#### Brief
The word "placement" may appear in the records below. Report how many lines contain it, and write nothing besides the number.

━━━ Records to process

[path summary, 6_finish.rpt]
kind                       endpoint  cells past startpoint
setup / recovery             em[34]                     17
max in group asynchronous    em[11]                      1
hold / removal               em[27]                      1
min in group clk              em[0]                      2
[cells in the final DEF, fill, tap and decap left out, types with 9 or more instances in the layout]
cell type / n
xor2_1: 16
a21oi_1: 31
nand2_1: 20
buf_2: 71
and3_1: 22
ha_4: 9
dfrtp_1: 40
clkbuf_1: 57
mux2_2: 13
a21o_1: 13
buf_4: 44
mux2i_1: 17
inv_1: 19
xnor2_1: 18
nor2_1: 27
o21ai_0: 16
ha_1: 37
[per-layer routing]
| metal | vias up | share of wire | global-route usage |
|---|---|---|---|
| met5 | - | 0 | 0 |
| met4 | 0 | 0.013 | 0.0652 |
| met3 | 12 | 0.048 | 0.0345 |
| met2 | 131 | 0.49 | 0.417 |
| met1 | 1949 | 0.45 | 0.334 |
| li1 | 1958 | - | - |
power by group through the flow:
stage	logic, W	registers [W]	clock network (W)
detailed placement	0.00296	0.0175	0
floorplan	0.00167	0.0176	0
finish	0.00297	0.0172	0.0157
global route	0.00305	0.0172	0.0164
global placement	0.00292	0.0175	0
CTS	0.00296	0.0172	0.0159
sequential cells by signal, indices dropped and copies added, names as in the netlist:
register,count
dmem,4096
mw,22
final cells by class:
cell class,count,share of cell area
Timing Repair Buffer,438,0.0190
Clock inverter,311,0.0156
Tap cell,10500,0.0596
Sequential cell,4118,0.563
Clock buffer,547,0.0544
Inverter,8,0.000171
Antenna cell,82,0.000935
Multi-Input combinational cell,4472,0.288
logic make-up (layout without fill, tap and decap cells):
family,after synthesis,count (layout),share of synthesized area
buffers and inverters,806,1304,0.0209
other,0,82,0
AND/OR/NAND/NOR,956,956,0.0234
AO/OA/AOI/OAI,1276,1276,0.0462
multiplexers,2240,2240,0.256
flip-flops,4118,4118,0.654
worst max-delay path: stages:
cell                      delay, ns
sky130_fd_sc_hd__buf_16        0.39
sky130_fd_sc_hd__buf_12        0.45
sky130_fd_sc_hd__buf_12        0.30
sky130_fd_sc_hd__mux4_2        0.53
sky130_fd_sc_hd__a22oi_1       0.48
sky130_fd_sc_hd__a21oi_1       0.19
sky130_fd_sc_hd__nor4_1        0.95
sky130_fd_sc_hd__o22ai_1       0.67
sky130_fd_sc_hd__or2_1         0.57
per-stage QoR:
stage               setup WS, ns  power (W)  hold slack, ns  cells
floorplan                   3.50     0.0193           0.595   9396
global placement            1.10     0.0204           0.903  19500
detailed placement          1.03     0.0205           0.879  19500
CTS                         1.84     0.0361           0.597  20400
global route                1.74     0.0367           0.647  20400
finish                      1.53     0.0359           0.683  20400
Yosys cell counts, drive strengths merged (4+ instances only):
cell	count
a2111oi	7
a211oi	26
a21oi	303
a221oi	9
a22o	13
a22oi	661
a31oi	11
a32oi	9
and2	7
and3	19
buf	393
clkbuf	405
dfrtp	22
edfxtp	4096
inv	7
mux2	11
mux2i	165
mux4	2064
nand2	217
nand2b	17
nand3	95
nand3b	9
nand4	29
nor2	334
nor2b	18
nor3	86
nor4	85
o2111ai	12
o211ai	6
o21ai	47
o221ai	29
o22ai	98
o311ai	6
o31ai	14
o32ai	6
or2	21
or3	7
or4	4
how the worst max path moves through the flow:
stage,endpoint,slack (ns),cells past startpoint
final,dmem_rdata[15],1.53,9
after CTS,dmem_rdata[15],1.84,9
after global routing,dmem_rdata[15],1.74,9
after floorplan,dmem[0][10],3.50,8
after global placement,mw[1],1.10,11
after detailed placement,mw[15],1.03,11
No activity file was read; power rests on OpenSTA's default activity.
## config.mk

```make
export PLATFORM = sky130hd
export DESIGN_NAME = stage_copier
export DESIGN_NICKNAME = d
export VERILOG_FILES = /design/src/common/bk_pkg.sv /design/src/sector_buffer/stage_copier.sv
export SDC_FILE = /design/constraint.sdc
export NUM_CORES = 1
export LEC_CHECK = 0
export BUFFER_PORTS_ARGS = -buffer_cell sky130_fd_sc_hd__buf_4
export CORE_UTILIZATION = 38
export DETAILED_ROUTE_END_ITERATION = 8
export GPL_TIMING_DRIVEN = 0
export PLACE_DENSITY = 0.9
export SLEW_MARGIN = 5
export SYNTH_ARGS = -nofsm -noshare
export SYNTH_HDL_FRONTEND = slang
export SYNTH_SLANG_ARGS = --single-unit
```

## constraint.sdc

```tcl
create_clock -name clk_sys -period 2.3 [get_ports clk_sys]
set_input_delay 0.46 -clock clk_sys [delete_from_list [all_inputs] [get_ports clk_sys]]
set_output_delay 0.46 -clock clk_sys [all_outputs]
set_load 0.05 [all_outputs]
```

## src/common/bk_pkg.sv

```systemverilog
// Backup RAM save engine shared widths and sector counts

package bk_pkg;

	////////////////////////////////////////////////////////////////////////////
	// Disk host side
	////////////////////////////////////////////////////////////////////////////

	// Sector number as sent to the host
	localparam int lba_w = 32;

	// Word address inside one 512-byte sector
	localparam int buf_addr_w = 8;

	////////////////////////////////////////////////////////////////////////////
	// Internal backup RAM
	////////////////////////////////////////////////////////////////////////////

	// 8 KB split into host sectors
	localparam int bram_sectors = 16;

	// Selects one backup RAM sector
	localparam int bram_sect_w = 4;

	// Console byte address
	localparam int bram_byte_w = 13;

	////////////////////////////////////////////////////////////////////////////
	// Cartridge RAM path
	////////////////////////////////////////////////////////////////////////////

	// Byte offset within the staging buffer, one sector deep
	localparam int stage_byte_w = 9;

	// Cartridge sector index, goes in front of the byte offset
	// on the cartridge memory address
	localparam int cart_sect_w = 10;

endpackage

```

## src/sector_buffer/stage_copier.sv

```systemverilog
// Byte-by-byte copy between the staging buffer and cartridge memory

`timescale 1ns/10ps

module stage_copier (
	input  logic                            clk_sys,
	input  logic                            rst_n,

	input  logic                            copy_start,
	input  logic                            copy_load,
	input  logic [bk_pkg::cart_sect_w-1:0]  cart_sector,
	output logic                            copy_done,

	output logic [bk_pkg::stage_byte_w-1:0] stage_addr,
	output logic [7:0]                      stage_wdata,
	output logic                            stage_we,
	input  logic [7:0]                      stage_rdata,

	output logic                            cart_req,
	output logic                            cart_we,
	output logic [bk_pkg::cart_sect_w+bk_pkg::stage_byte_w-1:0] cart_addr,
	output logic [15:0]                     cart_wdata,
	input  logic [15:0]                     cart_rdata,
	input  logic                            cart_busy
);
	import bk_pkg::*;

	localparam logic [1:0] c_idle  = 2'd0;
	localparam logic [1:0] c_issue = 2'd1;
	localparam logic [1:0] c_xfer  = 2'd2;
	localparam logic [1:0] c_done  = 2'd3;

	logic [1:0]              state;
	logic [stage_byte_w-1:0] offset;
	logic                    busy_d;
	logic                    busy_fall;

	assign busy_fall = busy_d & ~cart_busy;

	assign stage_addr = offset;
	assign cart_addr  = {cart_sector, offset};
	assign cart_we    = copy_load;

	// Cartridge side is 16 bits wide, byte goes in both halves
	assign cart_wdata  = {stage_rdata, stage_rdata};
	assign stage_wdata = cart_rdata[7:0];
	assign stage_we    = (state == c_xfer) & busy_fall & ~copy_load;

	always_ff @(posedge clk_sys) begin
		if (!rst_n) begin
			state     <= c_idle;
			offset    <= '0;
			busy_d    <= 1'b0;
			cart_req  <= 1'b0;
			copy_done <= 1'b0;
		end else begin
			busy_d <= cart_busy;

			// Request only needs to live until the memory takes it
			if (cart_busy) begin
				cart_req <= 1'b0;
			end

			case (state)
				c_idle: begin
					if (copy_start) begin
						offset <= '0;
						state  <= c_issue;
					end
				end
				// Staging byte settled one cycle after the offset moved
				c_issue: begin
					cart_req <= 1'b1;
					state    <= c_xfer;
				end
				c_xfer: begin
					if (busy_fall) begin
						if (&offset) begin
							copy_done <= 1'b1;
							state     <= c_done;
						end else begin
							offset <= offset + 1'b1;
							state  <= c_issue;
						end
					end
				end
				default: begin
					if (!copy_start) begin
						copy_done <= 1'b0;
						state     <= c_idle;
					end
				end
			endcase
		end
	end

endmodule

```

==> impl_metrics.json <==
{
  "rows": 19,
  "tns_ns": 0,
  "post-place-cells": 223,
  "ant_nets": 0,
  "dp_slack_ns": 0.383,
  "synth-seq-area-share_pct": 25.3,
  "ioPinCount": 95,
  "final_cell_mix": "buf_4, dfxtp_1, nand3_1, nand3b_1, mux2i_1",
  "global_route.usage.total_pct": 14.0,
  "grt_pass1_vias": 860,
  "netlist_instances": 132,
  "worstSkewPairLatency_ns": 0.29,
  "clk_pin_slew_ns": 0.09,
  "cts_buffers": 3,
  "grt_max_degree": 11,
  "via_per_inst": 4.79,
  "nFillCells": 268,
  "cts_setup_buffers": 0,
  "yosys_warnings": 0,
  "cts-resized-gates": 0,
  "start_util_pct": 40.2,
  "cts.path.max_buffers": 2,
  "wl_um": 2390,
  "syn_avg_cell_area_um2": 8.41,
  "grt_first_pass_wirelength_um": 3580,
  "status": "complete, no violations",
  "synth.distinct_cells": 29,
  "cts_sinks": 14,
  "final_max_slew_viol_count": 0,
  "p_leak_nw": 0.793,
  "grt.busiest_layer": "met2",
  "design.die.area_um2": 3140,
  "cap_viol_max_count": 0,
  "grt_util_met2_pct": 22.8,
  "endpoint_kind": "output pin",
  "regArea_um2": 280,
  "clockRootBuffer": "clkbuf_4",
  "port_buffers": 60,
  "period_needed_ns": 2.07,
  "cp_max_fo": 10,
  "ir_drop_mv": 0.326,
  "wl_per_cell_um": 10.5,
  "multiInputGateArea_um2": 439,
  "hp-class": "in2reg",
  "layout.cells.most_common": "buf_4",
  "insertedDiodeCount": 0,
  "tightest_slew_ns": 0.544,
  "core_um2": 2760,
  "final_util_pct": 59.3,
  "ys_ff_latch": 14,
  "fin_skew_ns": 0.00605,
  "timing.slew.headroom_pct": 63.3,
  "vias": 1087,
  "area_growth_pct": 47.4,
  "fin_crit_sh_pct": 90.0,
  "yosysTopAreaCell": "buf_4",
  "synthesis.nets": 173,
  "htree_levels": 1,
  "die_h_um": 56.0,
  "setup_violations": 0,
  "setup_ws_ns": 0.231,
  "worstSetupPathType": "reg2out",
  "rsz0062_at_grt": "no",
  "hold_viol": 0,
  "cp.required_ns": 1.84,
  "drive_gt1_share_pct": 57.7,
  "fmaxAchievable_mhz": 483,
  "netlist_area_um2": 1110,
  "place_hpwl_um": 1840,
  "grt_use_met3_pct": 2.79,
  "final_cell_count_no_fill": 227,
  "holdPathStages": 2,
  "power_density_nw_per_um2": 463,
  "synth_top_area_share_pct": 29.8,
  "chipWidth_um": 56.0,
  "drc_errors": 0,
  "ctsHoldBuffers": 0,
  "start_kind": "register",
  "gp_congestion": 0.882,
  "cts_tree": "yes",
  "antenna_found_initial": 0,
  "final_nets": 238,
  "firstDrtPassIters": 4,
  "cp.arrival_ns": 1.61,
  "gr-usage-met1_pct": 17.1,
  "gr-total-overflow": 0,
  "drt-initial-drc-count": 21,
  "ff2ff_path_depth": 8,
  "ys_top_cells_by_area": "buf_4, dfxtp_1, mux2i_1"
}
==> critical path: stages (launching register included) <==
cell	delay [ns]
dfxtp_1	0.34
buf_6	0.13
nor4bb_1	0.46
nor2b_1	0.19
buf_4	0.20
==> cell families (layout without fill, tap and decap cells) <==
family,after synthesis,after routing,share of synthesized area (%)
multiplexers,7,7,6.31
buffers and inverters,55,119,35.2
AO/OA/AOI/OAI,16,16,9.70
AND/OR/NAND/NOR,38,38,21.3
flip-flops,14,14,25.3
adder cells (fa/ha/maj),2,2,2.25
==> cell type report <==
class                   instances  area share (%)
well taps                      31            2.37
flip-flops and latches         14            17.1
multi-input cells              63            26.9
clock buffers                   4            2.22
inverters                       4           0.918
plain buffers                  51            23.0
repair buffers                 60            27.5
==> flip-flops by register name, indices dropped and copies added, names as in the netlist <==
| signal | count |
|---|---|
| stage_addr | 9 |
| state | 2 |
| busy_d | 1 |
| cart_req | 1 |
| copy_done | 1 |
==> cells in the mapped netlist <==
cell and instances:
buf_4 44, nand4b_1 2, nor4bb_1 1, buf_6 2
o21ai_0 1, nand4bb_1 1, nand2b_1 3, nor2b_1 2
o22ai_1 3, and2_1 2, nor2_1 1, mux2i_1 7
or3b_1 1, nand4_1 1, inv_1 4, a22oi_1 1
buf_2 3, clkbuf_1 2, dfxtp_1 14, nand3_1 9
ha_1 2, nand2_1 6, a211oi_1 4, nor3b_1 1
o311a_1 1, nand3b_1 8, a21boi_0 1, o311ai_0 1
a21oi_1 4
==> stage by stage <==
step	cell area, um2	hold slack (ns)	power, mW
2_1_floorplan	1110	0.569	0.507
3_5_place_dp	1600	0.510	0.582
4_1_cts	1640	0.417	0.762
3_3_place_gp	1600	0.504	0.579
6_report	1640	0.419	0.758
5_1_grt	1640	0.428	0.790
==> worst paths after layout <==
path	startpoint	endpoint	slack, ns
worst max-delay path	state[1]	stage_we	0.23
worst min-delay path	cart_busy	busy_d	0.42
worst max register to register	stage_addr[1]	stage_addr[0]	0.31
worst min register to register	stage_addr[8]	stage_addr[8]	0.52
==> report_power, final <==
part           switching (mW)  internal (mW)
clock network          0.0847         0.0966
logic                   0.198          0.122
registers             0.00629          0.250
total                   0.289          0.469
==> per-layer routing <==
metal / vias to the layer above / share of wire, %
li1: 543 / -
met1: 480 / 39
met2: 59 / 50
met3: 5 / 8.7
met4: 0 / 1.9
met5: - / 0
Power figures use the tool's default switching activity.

━━━━━━

#### Your solution
6